Version 4.3 Compatible with python 3.9 up to 3.13

INTRODUCTION

============

PhageTermVirome software is a tool to determine phage genome termini and genome packaging mode on single phage or multiple contigs at once. The software uses phage and virome sequencing reads obtained from libraries prepared with DNA fragmented randomly (e.g. Covaris fragmentation, and library preparation using Illumina TruSeq). Phage or virome sequencing reads (fastq files) are aligned to the assembled phage genome or assembled virome (fasta or multifasta files) in order to calculate two types of coverage values (whole genome coverage and the Starting Position Coverage (SPC)). The starting position coverage is used to perform a detailed termini and packaging mode analysis.
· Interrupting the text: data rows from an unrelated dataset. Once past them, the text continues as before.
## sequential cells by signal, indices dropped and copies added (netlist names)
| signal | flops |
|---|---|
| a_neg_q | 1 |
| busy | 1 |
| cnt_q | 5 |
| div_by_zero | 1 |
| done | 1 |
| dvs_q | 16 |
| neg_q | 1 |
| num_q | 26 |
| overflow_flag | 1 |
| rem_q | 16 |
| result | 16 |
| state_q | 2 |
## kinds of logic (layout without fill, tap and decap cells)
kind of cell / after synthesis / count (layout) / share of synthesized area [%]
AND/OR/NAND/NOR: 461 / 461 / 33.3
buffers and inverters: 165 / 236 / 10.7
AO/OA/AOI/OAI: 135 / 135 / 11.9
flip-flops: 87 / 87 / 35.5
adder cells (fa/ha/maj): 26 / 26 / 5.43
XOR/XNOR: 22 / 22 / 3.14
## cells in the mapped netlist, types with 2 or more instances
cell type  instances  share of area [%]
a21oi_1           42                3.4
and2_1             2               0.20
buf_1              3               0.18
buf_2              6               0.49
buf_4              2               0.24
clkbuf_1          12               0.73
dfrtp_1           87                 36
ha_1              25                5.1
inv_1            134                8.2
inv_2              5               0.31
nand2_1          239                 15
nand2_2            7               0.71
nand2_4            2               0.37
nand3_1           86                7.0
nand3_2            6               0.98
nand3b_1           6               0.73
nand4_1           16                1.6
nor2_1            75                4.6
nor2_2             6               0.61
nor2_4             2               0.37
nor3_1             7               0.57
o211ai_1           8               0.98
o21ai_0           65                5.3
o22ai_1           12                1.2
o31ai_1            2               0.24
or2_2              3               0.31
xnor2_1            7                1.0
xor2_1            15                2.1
===== config.mk =====
export PLATFORM = sky130hd
export DESIGN_NAME = mpe_out_collector
export DESIGN_NICKNAME = d
export VERILOG_FILES = /design/src/rtl/mpe_out_collector_pkg.sv /design/src/rtl/mpe_tile_fifo.sv /design/src/rtl/mpe_out_collector.sv
export SDC_FILE = /design/constraint.sdc
export NUM_CORES = 1
export LEC_CHECK = 0
export ABC_CLOCK_PERIOD_IN_PS = 2300
export CAP_MARGIN = 15
export CORE_MARGIN = 5
export CORE_UTILIZATION = 40
export CTS_CLUSTER_DIAMETER = 100
export DETAILED_ROUTE_END_ITERATION = 16
export GPL_TIMING_DRIVEN = 1
export RECOVER_POWER = 50
export SLEW_MARGIN = 20
export SYNTH_ARGS = -nofsm -noshare
export SYNTH_HDL_FRONTEND = slang
export SYNTH_SLANG_ARGS = --single-unit

===== constraint.sdc =====
create_clock -name clk -period 2.3 [get_ports clk]
set_input_delay 0.46 -clock clk [delete_from_list [all_inputs] [get_ports clk]]
set_output_delay 0.46 -clock clk [all_outputs]
set_load 0.1 [all_outputs]

===== src/rtl/mpe_out_collector_pkg.sv =====
// rtl/mpe_out_collector_pkg.sv - shared types, geometry defaults and width helpers for the MPE output collector
package mpe_out_collector_pkg;

  typedef logic [15:0] fp16_t;

  // Default result tile geometry, kept in step with the MPE array
  localparam int MPE_DIMM1 = 2;
  localparam int MPE_DIMM2 = 1;

  // Pointer width for a power-of-two slot count (never narrower than one bit)
  function automatic int ptr_w(input int depth);
    return (depth > 1) ? $clog2(depth) : 1;
  endfunction

  // Count width able to hold 0..depth inclusive
  function automatic int cnt_w(input int depth);
    return $clog2(depth) + 1;
  endfunction

endpackage


===== src/rtl/mpe_tile_fifo.sv =====
// rtl/mpe_tile_fifo.sv - whole-tile FIFO with id tagging, pointers and registered count
module mpe_tile_fifo
  import mpe_out_collector_pkg::*;
#(
  parameter int DEPTH  = 4,
  parameter int TILE_W = 32,
  parameter int TID_W  = 8
) (
  input  logic                   clk,
  input  logic                   rst_n,
  input  logic                   push,
  input  logic [TILE_W-1:0]      push_tile,
  input  logic                   pop,
  output logic [TILE_W-1:0]      head_tile,
  output logic [TID_W-1:0]       head_id,
  output logic [$clog2(DEPTH):0] count,
  output logic                   full,
  output logic                   empty
);

  localparam int PW = ptr_w(DEPTH);
  localparam int CW = cnt_w(DEPTH);

  logic [TILE_W-1:0] mem [DEPTH];
  logic [TID_W-1:0]  ids [DEPTH];
  logic [PW-1:0]     wr_ptr;
  logic [PW-1:0]     rd_ptr;
  logic [TID_W-1:0]  id_cnt;
  logic [CW-1:0]     cnt_q;

  // Slot payload and id tag; the caller only pushes when a slot is free this cycle
  always_ff @(posedge clk) begin
    if (push) begin
      mem[wr_ptr] <= push_tile;
      ids[wr_ptr] <= id_cnt;
    end
  end

  // Pointers, id counter and occupancy count; pointers wrap naturally at DEPTH
  always_ff @(posedge clk or negedge rst_n) begin
    if (!rst_n) begin
      wr_ptr <= '0;
      rd_ptr <= '0;
      id_cnt <= '0;
      cnt_q  <= '0;
    end else begin
      if (push) begin
        wr_ptr <= wr_ptr + 1'b1;
        id_cnt <= id_cnt + 1'b1;
      end
      if (pop) begin
        rd_ptr <= rd_ptr + 1'b1;
      end
      case ({push, pop})
        2'b10:   cnt_q <= cnt_q + 1'b1;
        2'b01:   cnt_q <= cnt_q - 1'b1;
        default: cnt_q <= cnt_q;
      endcase
    end
  end

  assign head_tile = mem[rd_ptr];
  assign head_id   = ids[rd_ptr];
  assign count     = cnt_q;
  assign full      = (cnt_q == CW'(DEPTH));
  assign empty     = (cnt_q == '0);

endmodule


===== src/rtl/mpe_out_collector.sv =====
// rtl/mpe_out_collector.sv - captures MPE result tiles and serializes them row-major onto a valid/ready stream
module mpe_out_collector
  import mpe_out_collector_pkg::*;
#(
  parameter int ROWS  = MPE_DIMM1,
  parameter int COLS  = MPE_DIMM2,
  parameter int LANES = 1,
  parameter int DEPTH = 4,
  parameter int TID_W = 8
) (
  input  logic                             clk,
  input  logic                             rst_n,
  input  logic                             in_valid,
  input  logic [ROWS-1:0][COLS-1:0][15:0]  in_mm,
  output logic                             out_valid,
  input  logic                             out_ready,
  output logic [LANES-1:0][15:0]           out_data,
  output logic                             out_last,
  output logic [TID_W-1:0]                 out_tile_id,
  output logic                             full,
  output logic                             empty,
  output logic [$clog2(DEPTH):0]           occupancy,
  output logic                             overflow,
  input  logic                             clr_ovf
);

  localparam int BEATS  = ROWS * COLS / LANES;
  localparam int BW     = (BEATS > 1) ? $clog2(BEATS) : 1;
  localparam int TILE_W = ROWS * COLS * 16;

  logic [BW-1:0]          beat_cnt;
  logic                   last_beat;
  logic                   beat_xfer;
  logic                   push;
  logic                   pop;
  logic                   drop;
  logic                   ovf_q;
  logic [TILE_W-1:0]      head_tile;
  logic [TID_W-1:0]       head_id;
  logic [$clog2(DEPTH):0] count;

  // Packed in_mm already places element r*COLS+c at bit offset 16*(r*COLS+c)
  mpe_tile_fifo #(
    .DEPTH  (DEPTH),
    .TILE_W (TILE_W),
    .TID_W  (TID_W)
  ) u_fifo (
    .clk       (clk),
    .rst_n     (rst_n),
    .push      (push),
    .push_tile (in_mm),
    .pop       (pop),
    .head_tile (head_tile),
    .head_id   (head_id),
    .count     (count),
    .full      (full),
    .empty     (empty)
  );

  assign out_valid   = !empty;
  assign last_beat   = (beat_cnt == BW'(BEATS - 1));
  assign out_last    = last_beat && out_valid;
  assign beat_xfer   = out_valid && out_ready;
  assign pop         = beat_xfer && last_beat;
  // A full FIFO still takes a tile when the head's final beat leaves this cycle
  assign push        = in_valid && (!full || pop);
  assign drop        = in_valid && full && !pop;
  assign occupancy   = count;
  assign out_tile_id = out_valid ? head_id : '0;
  assign overflow    = ovf_q;

  // Lane mux: beat b carries element b*LANES+l on lane l; zero while idle
  always_comb begin
    out_data = '0;
    if (out_valid) begin
      for (int l = 0; l < LANES; l++) begin
        out_data[l] = fp16_t'(head_tile[(int'(beat_cnt) * LANES + l) * 16 +: 16]);
      end
    end
  end

  // Beat position within the head tile, restarting when the tile completes
  always_ff @(posedge clk or negedge rst_n) begin
    if (!rst_n) begin
      beat_cnt <= '0;
    end else if (beat_xfer) begin
      beat_cnt <= last_beat ? '0 : beat_cnt + 1'b1;
    end
  end

  // Sticky overflow; a drop in the same cycle as a clear wins
  always_ff @(posedge clk or negedge rst_n) begin
    if (!rst_n) begin
      ovf_q <= 1'b0;
    end else if (drop) begin
      ovf_q <= 1'b1;
    end else if (clr_ovf) begin
      ovf_q <= 1'b0;
    end
  end

endmodule


==> impl_metrics.tcl <==
set metrics [dict create \
    fmax_mhz 395 \
    hold_viol 0 \
    period_minus_slack_ns 2.53 \
    antenna_found_initial 1 \
    ant_nets 0 \
    core_area_um2 17800 \
    numCtsBuffers 17 \
    wl_per_cell_um 19.7 \
    clk-insertion-delay-late_ns 0.42 \
    yosys_warnings 0 \
    antenna_cells 0 \
    floorplan.initialDensity_pct 40.2 \
    synthesis.nets 461 \
    grt_pass1_wl_um 23300 \
    dieArea_um2 20700 \
    drtPass1Iterations 4 \
    critPathKind "flop to output port" \
    htree_levels 4 \
    routabilityCongestion 0.773 \
    tritoncts "yes" \
    utilization_pct 55.0 \
    critPathCaptureType "output port" \
    grt_pass1_vias 4222 \
    rsz0062_at_grt "yes" \
    cts.clk_slew.worst_paths_ns 0.07 \
    wl_um 15100 \
    maxSlewViolCount 0 \
    row_count 49 \
    ys_ff_latch 177 \
    drive_gt1_share_pct 35.7 \
    drt_iter0_drc 192 \
    worst_slack_ns -0.229 \
    worstPathMaxFanout 8 \
    max_stage_delay_ns 0.44 \
    fin_worst_skew_ns 0.00897 \
    cpMostUsedCell "buf_12" \
    port_buffers 68 \
    place_area_um2 8690 \
    drc 0 \
    grt_overflow 0 \
    fp.dieH_um 144 \
    finalCritPeriodShare_pct 110 \
    synthCells 418 \
    netlist_area_um2 7180 \
    dp_cells 718 \
    relSlewSlack_pct 28.3 \
    arrival_ns 2.07 \
    critical_path_buf_inv_count 3 \
    track_usage_pct 15.0 \
    instances_no_fill 767 \
    fp.dieW_um 144 \
    cts_root_buf "clkbuf_16" \
    cp_cell_sequence "buf_12 > or2_4 > buf_6 > a211oi_2 > a21oi_1 > and3_2 > buf_12" \
    required_ns 1.84 \
    worst_pin_slew_ns 1.08 \
    fin_nets 568 \
    synth_edf_count 160 \
    cp_top_family "simple AND/OR/NAND/NOR gates" \
    vias_per_cell 5.19 \
    clock_path_buffers 2 \
    async_reset_ff_share_pct 9.60 \
    ys_seq_area_share_pct 72.9 \
    ioPinCount 69 \
    violations "setup timing" \
    start_kind "flop" \
    final_area_um2 9810 \
    status "finished, violations left" \
    slowest_stage "dfrtp_2" \
    clock_sinks 177 \
    syn_avg_cell_area_um2 17.2 \
    synth_cell_types 39 \
    hold_path_class "flop to flop" \
    setup_violations 25 \
    cap_viol_max_count 0 \
    num_vias 3977 \
    ys.flop_type "edfxtp_1" \
    syn2layout_area_growth_pct 36.7 \
    post-dp-hpwl_um 9440 \
    grt_max_degree 26 \
]
-- worst min-delay path: stages (launching register included) --
cell	delay, ns
dfrtp_1	0.38
inv_1	0.05
o22ai_1	0.06
-- cell type report --
cell class              instances  area [µm²]
fillers                      1394        8030
clock buffers                  19         433
multi-input cells             209        2050
inverters                       7        30.0
clock inverters                13         234
well taps                     229         287
flip-flops and latches        177        5250
repair buffers                113        1530
-- repair_timing --
action	4_1_cts	5_1_grt
setup endpoints to repair	25	27
cloned	1	1
setup buffers	12	3
resized for setup	41	26
hold buffers	0	0
pin swaps	9	11
-- layout by cell type (no fill, tap or decap), drive strengths merged, types with 6 or more instances in the layout --
cell and count:
a22oi 16, inv 7, mux2i 48, buf 73, nand2 7, nor2b 17
bufinv 6, edfxtp 160, and3 18, mux4 8, dlygate4sd3 33, xnor2 11
a21oi 20, clkbuf 22, a211oi 16, and2 16, dfrtp 17
-- synth_stat cells, types with 5 or more instances --
cell / count / area (µm²)
a211oi_1: 6 / 45.0
a211oi_2: 10 / 125
a21oi_1: 20 / 100
a22oi_1: 16 / 120
and2_1: 16 / 100
and3_1: 18 / 113
buf_2: 10 / 50.1
buf_4: 6 / 45.0
clkbuf_1: 6 / 22.5
dfrtp_1: 17 / 425
edfxtp_1: 160 / 4800
ha_1: 5 / 62.6
inv_1: 7 / 26.3
mux2i_1: 48 / 480
mux4_2: 8 / 180
nand2_1: 7 / 26.3
nand4_1: 5 / 31.3
nor2b_1: 17 / 106
xnor2_1: 11 / 96.3
-- flip-flops by register name (all words and copies together), names as in the netlist --
| signal | count |
|---|---|
| beat_cnt | 1 |
| overflow | 1 |
| u_fifo.count | 3 |
| u_fifo.id_cnt | 8 |
| u_fifo.ids | 32 |
| u_fifo.mem | 128 |
| u_fifo.rd_ptr | 2 |
| u_fifo.wr_ptr | 2 |
-- stage by stage --
stage | setup TNS (ns) | hold WS (ns) | setup slack (ns)
after detailed placement | -0.283 | 0.530 | -0.0498
after CTS | -4.24 | 0.361 | -0.240
final | -3.70 | 0.541 | -0.229
after global placement | -0.00268 | 0.525 | -0.00259
after floorplan | -0.763 | 0.164 | -0.388
after global routing | -5.44 | 0.582 | -0.290
-- final timing paths --
check | start | to | slack [ns] | depth (start not counted)
setup / recovery | u_fifo.rd_ptr[0] | out_data[1] | -0.23 | 7
hold / removal | overflow | overflow | 0.54 | 2
setup reg to reg | u_fifo.count[0] | u_fifo.count[1] | 0.06 | 8
hold reg to reg | overflow | overflow | 0.54 | 2
max in group asynchronous | rst_n | u_fifo.count[2] | 0.78 | 2
min in group asynchronous | rst_n | u_fifo.wr_ptr[1] | 0.75 | 2
-- logic make-up after synthesis --
| logic type | Yosys count | synth area share, % |
|---|---|---|
| DFF | 177 | 72.9 |
| and+or+nand+nor | 74 | 6.12 |
| AOI/OAI and AO/OA | 59 | 6.36 |
| muxes | 57 | 9.36 |
| buffers and inverters | 32 | 2.53 |
| xor gates and xnor gates | 13 | 1.59 |
| adders and majority gates | 6 | 1.15 |
-- per-layer routing --
layer	up-vias	routed length (µm)	track usage [%]	part of all wire [%]
met1	2022	6340	19.1	42
met4	2	148	4.56	0.98
met2	104	7790	25.4	52
met5	-	13	0	0.086
li1	1834	-	-	-
met3	15	790	3.86	5.2
Power is not shown: default switching activity piles up to over one toggle a cycle in this logic, so the estimate is an artifact.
Mu-type phage analysis : can be done if user suspect the phage genome to be Mu-like type (Only for single phage genome analysis, not possible with multifasta file) : User can also provide the host (bacterial) genome sequence. The Mu-type phage analysis will take the reads that does not match the phage genome and align them on the bacterial genome using the same mapping function. The analysis to identify Mu-like phages is available only when providing a single phage genome (not possible if user provide a multi-fast file with multiple assembled phage contigs).

The previous PhageTerm program (single phage analysis only) is still available at https://sourceforge.net/projects/phageterm/ (for versions <3.0.0)
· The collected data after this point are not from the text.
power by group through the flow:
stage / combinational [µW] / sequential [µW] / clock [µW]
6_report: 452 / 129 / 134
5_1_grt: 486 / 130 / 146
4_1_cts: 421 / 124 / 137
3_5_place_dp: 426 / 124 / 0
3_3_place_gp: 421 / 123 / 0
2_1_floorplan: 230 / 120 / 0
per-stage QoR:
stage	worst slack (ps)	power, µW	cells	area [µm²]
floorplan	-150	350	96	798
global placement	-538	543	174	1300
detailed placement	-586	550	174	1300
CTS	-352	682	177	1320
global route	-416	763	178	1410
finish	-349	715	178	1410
## src/rtl/imem_arbiter.sv

```systemverilog
`default_nettype none
// ============================================================================
// Module      : imem_arbiter
// Description : Two-requester round-robin arbiter in front of a combinational
//               instruction ROM, with range checking and per-requester flush.
// Revision    : 1.0 - initial release
// ============================================================================
module imem_arbiter #(
   parameter int N   = 32,
   parameter int INS = 10
) (
   input  logic         clk,
   input  logic         rst_n,
   input  logic         req_0,
   input  logic         req_1,
   input  logic [N-1:0] addr_0,
   input  logic [N-1:0] addr_1,
   input  logic         flush_0,
   input  logic         flush_1,
   output logic         gnt_0,
   output logic         gnt_1,
   output logic         rvalid_0,
   output logic         rvalid_1,
   output logic [N-1:0] rdata_0,
   output logic [N-1:0] rdata_1,
   output logic         rerr_0,
   output logic         rerr_1,
   output logic [N-1:0] mem_pc,
   input  logic [N-1:0] mem_instruction
);

   localparam logic [1:0]   c_idle   = 2'd0;
   localparam logic [1:0]   c_access = 2'd1;
   localparam logic [1:0]   c_resp   = 2'd2;
   localparam logic [N-1:0] c_ins    = N'(INS);

   logic [1:0]   r_state;
   logic         r_owner;
   logic         r_ptr;
   logic [N-1:0] r_addr;
   logic [N-1:0] r_rdata_0;
   logic [N-1:0] r_rdata_1;
   logic         r_rerr_0;
   logic         r_rerr_1;

   logic         w_idle;
   logic         w_access;
   logic         w_resp;
   logic         w_gnt_0;
   logic         w_gnt_1;
   logic         w_in_range;
   logic         w_flush_own;
   logic [N-1:0] w_capture;

   assign w_idle   = (r_state == c_idle);
   assign w_access = (r_state == c_access);
   assign w_resp   = (r_state == c_resp);

   // Grants are gated by rst_n so they read 0 while reset is held.
   assign w_gnt_0 = rst_n & w_idle & req_0 & (~req_1 | ~r_ptr);
   assign w_gnt_1 = rst_n & w_idle & req_1 & (~req_0 |  r_ptr);

   assign w_in_range  = (r_addr < c_ins);
   assign w_flush_own = r_owner ? flush_1 : flush_0;
   assign w_capture   = w_in_range ? mem_instruction : '0;

   assign gnt_0    = w_gnt_0;
   assign gnt_1    = w_gnt_1;
   assign mem_pc   = (w_access && w_in_range) ? r_addr : '0;
   assign rvalid_0 = w_resp & ~r_owner & ~w_flush_own;
   assign rvalid_1 = w_resp &  r_owner & ~w_flush_own;
   assign rdata_0  = r_rdata_0;
   assign rdata_1  = r_rdata_1;
   assign rerr_0   = r_rerr_0;
   assign rerr_1   = r_rerr_1;

   always_ff @(posedge clk or negedge rst_n) begin
      if (!rst_n) begin
         r_state <= c_idle;
         r_owner <= 1'b0;
         r_ptr   <= 1'b0;
         r_addr  <= '0;
      end else begin
         case (r_state)
            c_idle: begin
               if (w_gnt_0 || w_gnt_1) begin
                  r_owner <= w_gnt_1;
                  r_addr  <= w_gnt_1 ? addr_1 : addr_0;
                  r_ptr   <= ~w_gnt_1;
                  r_state <= c_access;
               end
            end
            c_access: begin
               // An owner flush cancels the fetch before the response phase.
               r_state <= w_flush_own ? c_idle : c_resp;
            end
            c_resp: begin
               r_state <= c_idle;
            end
            default: begin
               r_state <= c_idle;
            end
         endcase
      end
   end

   always_ff @(posedge clk or negedge rst_n) begin
      if (!rst_n) begin
         r_rdata_0 <= '0;
         r_rdata_1 <= '0;
         r_rerr_0  <= 1'b0;
         r_rerr_1  <= 1'b0;
      end else if (w_access && !w_flush_own) begin
         if (r_owner) begin
            r_rdata_1 <= w_capture;
            r_rerr_1  <= ~w_in_range;
         end else begin
            r_rdata_0 <= w_capture;
            r_rerr_0  <= ~w_in_range;
         end
      end
   end

endmodule
`default_nettype wire

```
A Galaxy wrapper version is also available for the previous version at https://galaxy.pasteur.fr (only for the first version PhageTerm). PhageTermVirome is not implemented on Galaxy yet).

Since version 4.1, PhageTerm can work in 2 modes: - the usual mono machine mode (parallelization on several cores on the same machine). - a new multi machine mode (advanced users) with parallelization on several machines, using intermediate files for data exchange. The default mode is mono machine.
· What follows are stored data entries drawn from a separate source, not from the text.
<file path="src/rtl/uart_tx_bitstream.sv">
// uart_tx_bitstream: serialises one parallel word per valid/ready handshake into an
// asynchronous frame (start, data LSB-first, optional parity, stop bits). The line
// advances exactly one symbol per i_en tick.
//
// Ports:
//   clk      system clock, rising edge
//   rst      synchronous active-high reset
//   i_en     bit-period tick (one-cycle pulse, may be held high)
//   i_data   word to send, sampled at handshake only
//   i_valid  i_data valid
//   o_ready  block can accept a word (registered, high only in IDLE)
//   o_tx     serial line, idle high (registered)
//   o_busy   frame in progress (registered, always !o_ready)
module uart_tx_bitstream #(
   parameter int unsigned DATA_BITS = 8,
   parameter int unsigned PARITY    = 0,
   parameter int unsigned STOP_BITS = 1
) (
   input  logic                 clk,
   input  logic                 rst,
   input  logic                 i_en,
   input  logic [DATA_BITS-1:0] i_data,
   input  logic                 i_valid,
   output logic                 o_ready,
   output logic                 o_tx,
   output logic                 o_busy
);

   localparam int unsigned CNT_W = $clog2(DATA_BITS + 1);
   localparam logic HAS_PAR = (PARITY != 0);
   localparam logic PAR_ODD = (PARITY == 2);

   localparam logic [2:0] S_IDLE  = 3'd0;
   localparam logic [2:0] S_ARMED = 3'd1;
   localparam logic [2:0] S_START = 3'd2;
   localparam logic [2:0] S_DATA  = 3'd3;
   localparam logic [2:0] S_PAR   = 3'd4;
   localparam logic [2:0] S_STOP  = 3'd5;

   // Reject illegal frame formats at elaboration
   if (DATA_BITS < 5 || DATA_BITS > 9) begin : g_bad_data_bits
      $error("uart_tx_bitstream: DATA_BITS must be 5..9");
   end
   if (PARITY > 2) begin : g_bad_parity
      $error("uart_tx_bitstream: PARITY must be 0, 1 or 2");
   end
   if (STOP_BITS < 1 || STOP_BITS > 2) begin : g_bad_stop_bits
      $error("uart_tx_bitstream: STOP_BITS must be 1 or 2");
   end

   logic [2:0]           state_q, state_d;
   logic [DATA_BITS-1:0] sh_q, sh_d;
   logic                 par_q, par_d;
   logic [CNT_W-1:0]     cnt_q, cnt_d;
   logic [1:0]           stop_q, stop_d;
   logic                 tx_d;
   logic                 accept_c;

   assign accept_c = i_valid && o_ready;

   // Next-state and next-line logic; the shift register presents the next data bit at [0]
   always_comb begin
      state_d = state_q;
      sh_d    = sh_q;
      par_d   = par_q;
      cnt_d   = cnt_q;
      stop_d  = stop_q;
      tx_d    = o_tx;
      case (state_q)
         S_IDLE: begin
            tx_d = 1'b1;
            // A tick coinciding with acceptance is deliberately not consumed
            if (accept_c) begin
               state_d = S_ARMED;
               sh_d    = i_data;
               par_d   = (^i_data) ^ PAR_ODD;
               cnt_d   = '0;
            end
         end
         S_ARMED: begin
            if (i_en) begin
               tx_d    = 1'b0;
               state_d = S_START;
            end
         end
         S_START: begin
            if (i_en) begin
               tx_d    = sh_q[0];
               sh_d    = sh_q >> 1;
               cnt_d   = CNT_W'(1);
               state_d = S_DATA;
            end
         end
         S_DATA: begin
            if (i_en) begin
               if (cnt_q < CNT_W'(DATA_BITS)) begin
                  tx_d  = sh_q[0];
                  sh_d  = sh_q >> 1;
                  cnt_d = cnt_q + CNT_W'(1);
               end else if (HAS_PAR) begin
                  tx_d    = par_q;
                  state_d = S_PAR;
               end else begin
                  tx_d    = 1'b1;
                  stop_d  = 2'd1;
                  state_d = S_STOP;
               end
            end
         end
         S_PAR: begin
            if (i_en) begin
               tx_d    = 1'b1;
               stop_d  = 2'd1;
               state_d = S_STOP;
            end
         end
         S_STOP: begin
            if (i_en) begin
               if (stop_q < 2'(STOP_BITS)) begin
                  stop_d = stop_q + 2'd1;
               end else begin
                  state_d = S_IDLE;
               end
            end
         end
         default: begin
            tx_d    = 1'b1;
            state_d = S_IDLE;
         end
      endcase
   end

   // State and registered outputs; ready/busy follow the next state so they are exact complements
   always_ff @(posedge clk) begin
      if (rst) begin
         state_q <= S_IDLE;
         sh_q    <= '0;
         par_q   <= 1'b0;
         cnt_q   <= '0;
         stop_q  <= '0;
         o_tx    <= 1'b1;
         o_ready <= 1'b1;
         o_busy  <= 1'b0;
      end else begin
         state_q <= state_d;
         sh_q    <= sh_d;
         par_q   <= par_d;
         cnt_q   <= cnt_d;
         stop_q  <= stop_d;
         o_tx    <= tx_d;
         o_ready <= (state_d == S_IDLE);
         o_busy  <= (state_d != S_IDLE);
      end
   end

endmodule

</file>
Version 3.0.0 up to version 4.0 work with python 2.7

From version 4.0 to version 4.1, PhageTerm (now PhageTermVirome) works with python 3.7

version 4.2 and higher work with python 3.9 up to python 3.13.

COMMAND LINE USAGE

==================

Basic usage with mandatory options (PhageTermVirome needs at least one read file, but user can provide a second corresponding paired-end read file if available, using the -p option).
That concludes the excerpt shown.